> [INSTRUCTIONS FOR THE TASK] Entries follow. Give back exactly the lines starting at the one containing "metal / wire, µm" and ending at the one containing "u_core.u_core.out_valid | 1 |", and no other lines.
*** DATA SHOWN Section Begins ***
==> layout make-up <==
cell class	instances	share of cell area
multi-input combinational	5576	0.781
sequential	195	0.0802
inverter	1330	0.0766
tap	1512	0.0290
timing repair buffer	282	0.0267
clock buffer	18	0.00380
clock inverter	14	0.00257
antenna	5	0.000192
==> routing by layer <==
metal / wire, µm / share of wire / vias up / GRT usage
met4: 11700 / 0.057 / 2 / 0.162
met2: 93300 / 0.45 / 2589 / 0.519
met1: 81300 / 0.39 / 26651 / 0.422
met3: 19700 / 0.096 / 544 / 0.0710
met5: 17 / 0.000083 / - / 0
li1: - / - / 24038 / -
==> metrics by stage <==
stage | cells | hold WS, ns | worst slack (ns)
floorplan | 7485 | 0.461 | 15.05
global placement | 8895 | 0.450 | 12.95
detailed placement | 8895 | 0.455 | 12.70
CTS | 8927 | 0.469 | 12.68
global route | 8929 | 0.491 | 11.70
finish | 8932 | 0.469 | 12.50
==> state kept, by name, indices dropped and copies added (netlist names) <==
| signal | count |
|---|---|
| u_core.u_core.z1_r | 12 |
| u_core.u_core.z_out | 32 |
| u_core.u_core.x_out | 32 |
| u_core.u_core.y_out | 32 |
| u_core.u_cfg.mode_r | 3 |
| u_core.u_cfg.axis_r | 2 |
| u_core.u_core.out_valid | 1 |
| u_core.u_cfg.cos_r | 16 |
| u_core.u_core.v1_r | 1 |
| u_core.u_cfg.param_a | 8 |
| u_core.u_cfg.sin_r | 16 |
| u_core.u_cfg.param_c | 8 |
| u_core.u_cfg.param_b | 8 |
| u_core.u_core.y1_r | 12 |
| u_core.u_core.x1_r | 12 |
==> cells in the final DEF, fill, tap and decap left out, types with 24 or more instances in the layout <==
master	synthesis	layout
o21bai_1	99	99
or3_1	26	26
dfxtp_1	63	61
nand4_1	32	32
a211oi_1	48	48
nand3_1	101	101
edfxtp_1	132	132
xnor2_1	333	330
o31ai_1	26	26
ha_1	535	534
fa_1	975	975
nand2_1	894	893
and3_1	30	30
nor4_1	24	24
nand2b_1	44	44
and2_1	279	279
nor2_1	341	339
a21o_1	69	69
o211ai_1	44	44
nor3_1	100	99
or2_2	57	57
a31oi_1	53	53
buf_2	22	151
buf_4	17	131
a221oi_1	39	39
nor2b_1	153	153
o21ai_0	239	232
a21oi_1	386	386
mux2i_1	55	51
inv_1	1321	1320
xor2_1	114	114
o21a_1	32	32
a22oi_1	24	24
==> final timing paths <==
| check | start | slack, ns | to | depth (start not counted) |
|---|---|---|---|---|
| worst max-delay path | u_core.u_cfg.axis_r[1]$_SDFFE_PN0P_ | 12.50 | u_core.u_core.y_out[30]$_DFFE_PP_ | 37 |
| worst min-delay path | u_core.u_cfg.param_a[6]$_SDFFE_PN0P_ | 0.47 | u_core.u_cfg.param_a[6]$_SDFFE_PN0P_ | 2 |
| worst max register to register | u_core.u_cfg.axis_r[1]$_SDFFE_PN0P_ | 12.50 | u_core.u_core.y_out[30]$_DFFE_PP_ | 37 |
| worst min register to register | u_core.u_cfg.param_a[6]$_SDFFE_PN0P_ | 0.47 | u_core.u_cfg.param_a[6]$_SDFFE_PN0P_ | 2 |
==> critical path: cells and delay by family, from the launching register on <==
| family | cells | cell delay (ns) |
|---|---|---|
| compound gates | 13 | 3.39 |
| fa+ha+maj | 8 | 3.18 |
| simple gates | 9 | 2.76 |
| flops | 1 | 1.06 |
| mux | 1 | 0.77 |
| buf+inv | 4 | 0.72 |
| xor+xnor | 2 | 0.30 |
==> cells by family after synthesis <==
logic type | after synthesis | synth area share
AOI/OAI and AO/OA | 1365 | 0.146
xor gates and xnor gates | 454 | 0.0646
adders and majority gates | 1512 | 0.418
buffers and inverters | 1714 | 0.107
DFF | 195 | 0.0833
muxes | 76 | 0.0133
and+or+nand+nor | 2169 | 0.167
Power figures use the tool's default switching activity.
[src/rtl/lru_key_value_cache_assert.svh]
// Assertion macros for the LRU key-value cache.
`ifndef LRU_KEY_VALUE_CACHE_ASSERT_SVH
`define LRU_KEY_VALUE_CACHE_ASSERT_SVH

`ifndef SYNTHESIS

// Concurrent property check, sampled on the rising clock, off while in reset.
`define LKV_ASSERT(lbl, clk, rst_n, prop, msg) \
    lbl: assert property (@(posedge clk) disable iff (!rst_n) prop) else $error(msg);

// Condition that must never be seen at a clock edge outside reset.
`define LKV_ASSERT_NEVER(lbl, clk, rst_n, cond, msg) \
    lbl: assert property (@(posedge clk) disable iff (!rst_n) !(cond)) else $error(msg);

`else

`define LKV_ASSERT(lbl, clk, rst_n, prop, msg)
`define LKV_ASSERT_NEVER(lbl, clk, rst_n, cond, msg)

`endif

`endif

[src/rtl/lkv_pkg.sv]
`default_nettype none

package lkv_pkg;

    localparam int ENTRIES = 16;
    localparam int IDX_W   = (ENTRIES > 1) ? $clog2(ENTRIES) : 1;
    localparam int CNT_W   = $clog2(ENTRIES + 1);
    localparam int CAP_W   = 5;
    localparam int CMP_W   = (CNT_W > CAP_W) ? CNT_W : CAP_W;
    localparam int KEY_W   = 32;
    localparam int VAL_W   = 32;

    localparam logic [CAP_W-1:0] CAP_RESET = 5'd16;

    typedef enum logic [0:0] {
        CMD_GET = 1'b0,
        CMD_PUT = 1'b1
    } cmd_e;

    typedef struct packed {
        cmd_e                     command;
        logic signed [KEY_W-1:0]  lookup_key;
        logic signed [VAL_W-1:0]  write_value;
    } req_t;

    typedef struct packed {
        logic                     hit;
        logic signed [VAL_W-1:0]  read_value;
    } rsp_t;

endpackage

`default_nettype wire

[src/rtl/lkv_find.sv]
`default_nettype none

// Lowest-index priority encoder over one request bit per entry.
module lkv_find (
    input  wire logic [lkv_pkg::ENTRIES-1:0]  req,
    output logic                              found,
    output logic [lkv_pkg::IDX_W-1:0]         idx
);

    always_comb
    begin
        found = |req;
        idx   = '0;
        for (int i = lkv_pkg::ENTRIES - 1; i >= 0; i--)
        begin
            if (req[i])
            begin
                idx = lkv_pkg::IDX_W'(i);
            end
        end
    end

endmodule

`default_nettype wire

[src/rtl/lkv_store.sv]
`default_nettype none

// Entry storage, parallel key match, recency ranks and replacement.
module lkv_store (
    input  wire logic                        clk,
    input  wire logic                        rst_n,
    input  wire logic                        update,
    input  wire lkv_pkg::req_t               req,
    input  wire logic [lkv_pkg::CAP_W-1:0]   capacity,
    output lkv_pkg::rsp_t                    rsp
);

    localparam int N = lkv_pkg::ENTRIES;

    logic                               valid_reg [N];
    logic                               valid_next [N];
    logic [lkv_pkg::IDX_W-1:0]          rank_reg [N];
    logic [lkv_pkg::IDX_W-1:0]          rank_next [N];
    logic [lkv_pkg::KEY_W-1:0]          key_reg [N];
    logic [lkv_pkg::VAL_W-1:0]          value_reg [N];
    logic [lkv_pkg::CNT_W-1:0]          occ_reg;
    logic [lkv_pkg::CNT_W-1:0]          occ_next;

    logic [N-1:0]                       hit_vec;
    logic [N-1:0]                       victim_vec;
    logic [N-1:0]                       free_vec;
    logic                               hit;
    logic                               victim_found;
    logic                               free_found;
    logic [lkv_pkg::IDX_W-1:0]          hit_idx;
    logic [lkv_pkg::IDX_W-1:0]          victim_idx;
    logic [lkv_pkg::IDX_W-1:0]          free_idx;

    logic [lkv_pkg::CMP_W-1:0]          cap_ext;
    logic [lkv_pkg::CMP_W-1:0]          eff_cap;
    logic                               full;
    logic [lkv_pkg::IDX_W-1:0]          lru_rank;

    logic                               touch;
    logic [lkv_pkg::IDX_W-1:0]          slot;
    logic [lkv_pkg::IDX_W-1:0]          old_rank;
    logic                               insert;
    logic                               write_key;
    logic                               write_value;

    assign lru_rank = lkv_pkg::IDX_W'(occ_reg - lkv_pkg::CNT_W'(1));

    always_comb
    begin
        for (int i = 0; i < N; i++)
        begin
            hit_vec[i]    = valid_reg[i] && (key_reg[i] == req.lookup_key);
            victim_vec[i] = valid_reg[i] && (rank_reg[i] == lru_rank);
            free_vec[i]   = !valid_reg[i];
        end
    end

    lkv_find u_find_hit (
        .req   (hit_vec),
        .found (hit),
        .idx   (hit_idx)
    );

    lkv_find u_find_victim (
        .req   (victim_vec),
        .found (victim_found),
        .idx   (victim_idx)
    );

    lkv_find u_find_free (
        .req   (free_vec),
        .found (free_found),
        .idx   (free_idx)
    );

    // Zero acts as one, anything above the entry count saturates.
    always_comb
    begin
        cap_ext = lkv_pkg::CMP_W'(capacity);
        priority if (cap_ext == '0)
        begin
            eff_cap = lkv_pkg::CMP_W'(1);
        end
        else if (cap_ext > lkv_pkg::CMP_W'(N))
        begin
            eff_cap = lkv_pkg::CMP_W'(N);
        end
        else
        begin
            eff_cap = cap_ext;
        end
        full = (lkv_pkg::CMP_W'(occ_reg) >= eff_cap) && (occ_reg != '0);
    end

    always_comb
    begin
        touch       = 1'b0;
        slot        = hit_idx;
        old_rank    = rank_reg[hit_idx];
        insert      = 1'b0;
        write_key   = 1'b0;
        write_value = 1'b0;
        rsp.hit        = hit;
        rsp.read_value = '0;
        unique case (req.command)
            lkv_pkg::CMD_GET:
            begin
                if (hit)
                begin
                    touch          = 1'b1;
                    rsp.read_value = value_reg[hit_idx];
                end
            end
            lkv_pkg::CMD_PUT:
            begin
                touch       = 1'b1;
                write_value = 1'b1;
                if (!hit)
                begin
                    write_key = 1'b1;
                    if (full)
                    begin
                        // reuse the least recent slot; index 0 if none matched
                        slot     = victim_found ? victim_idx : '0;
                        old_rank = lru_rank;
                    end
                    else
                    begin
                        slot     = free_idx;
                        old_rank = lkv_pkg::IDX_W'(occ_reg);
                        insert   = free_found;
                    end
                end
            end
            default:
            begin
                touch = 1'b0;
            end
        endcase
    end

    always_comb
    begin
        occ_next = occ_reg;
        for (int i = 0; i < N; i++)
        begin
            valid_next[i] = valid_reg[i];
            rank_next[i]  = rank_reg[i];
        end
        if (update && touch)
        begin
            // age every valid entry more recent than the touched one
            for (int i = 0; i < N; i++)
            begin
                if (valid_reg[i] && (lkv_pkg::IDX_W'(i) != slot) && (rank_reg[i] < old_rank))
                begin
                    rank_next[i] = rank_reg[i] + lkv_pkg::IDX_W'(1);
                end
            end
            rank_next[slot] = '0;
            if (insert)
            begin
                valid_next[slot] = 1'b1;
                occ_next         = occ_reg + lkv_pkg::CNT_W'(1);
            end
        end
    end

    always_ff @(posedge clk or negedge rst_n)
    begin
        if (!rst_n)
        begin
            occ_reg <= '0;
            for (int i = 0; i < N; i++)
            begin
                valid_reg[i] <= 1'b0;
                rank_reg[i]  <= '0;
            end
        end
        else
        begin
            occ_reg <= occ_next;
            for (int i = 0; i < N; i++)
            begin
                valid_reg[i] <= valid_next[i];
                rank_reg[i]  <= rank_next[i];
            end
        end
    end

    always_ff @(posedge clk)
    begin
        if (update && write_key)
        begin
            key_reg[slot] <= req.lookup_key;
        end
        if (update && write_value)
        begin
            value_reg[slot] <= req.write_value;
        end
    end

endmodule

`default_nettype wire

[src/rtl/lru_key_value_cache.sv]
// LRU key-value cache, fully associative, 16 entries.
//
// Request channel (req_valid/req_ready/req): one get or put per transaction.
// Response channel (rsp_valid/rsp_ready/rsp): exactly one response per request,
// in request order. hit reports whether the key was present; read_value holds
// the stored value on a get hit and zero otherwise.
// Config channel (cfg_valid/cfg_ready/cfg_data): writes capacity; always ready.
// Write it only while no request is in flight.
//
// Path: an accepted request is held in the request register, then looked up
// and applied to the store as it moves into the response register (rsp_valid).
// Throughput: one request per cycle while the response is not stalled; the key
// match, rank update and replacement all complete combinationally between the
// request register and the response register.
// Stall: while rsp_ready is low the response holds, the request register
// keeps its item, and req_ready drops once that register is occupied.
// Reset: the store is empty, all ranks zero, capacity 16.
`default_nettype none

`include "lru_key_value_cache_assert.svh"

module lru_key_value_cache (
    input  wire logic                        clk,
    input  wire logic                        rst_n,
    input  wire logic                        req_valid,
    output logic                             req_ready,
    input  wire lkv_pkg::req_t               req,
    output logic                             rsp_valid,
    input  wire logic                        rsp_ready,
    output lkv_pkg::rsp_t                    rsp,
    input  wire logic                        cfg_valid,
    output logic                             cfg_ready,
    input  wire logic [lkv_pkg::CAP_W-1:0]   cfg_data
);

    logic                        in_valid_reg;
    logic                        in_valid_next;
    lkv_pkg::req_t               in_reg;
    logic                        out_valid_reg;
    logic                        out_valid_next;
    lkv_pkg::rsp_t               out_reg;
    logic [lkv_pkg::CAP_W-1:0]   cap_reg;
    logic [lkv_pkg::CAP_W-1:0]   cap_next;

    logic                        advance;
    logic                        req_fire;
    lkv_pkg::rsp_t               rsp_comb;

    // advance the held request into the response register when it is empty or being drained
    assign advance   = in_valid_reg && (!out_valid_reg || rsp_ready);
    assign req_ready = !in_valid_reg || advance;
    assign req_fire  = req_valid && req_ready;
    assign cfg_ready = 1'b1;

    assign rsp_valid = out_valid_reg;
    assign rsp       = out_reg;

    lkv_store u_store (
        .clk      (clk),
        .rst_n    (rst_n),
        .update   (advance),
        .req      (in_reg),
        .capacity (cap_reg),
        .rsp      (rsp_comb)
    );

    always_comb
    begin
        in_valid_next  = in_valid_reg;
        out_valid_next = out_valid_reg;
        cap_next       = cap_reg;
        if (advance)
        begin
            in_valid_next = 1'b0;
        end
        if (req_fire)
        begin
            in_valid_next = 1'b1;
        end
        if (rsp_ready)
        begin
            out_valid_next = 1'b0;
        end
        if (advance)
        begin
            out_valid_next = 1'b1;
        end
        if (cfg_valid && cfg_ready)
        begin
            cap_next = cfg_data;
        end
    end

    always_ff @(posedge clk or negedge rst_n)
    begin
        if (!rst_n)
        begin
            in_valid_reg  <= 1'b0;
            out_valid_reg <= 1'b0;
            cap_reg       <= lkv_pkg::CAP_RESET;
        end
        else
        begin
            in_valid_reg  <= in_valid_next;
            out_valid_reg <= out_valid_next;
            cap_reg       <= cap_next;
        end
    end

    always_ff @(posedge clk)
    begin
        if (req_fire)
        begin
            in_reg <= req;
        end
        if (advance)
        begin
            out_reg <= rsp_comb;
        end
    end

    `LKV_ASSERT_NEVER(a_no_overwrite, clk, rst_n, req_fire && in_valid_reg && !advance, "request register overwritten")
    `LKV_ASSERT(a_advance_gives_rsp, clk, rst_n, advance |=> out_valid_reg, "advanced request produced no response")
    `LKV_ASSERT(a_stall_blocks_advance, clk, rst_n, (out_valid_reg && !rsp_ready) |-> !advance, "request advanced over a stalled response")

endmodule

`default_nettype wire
*** DATA SHOWN Section Ends ***
> [EXERCISE OUTPUT]
metal / wire, µm / share of wire / vias up / GRT usage
met4: 11700 / 0.057 / 2 / 0.162
met2: 93300 / 0.45 / 2589 / 0.519
met1: 81300 / 0.39 / 26651 / 0.422
met3: 19700 / 0.096 / 544 / 0.0710
met5: 17 / 0.000083 / - / 0
li1: - / - / 24038 / -
==> metrics by stage <==
stage | cells | hold WS, ns | worst slack (ns)
floorplan | 7485 | 0.461 | 15.05
global placement | 8895 | 0.450 | 12.95
detailed placement | 8895 | 0.455 | 12.70
CTS | 8927 | 0.469 | 12.68
global route | 8929 | 0.491 | 11.70
finish | 8932 | 0.469 | 12.50
==> state kept, by name, indices dropped and copies added (netlist names) <==
| signal | count |
|---|---|
| u_core.u_core.z1_r | 12 |
| u_core.u_core.z_out | 32 |
| u_core.u_core.x_out | 32 |
| u_core.u_core.y_out | 32 |
| u_core.u_cfg.mode_r | 3 |
| u_core.u_cfg.axis_r | 2 |
| u_core.u_core.out_valid | 1 |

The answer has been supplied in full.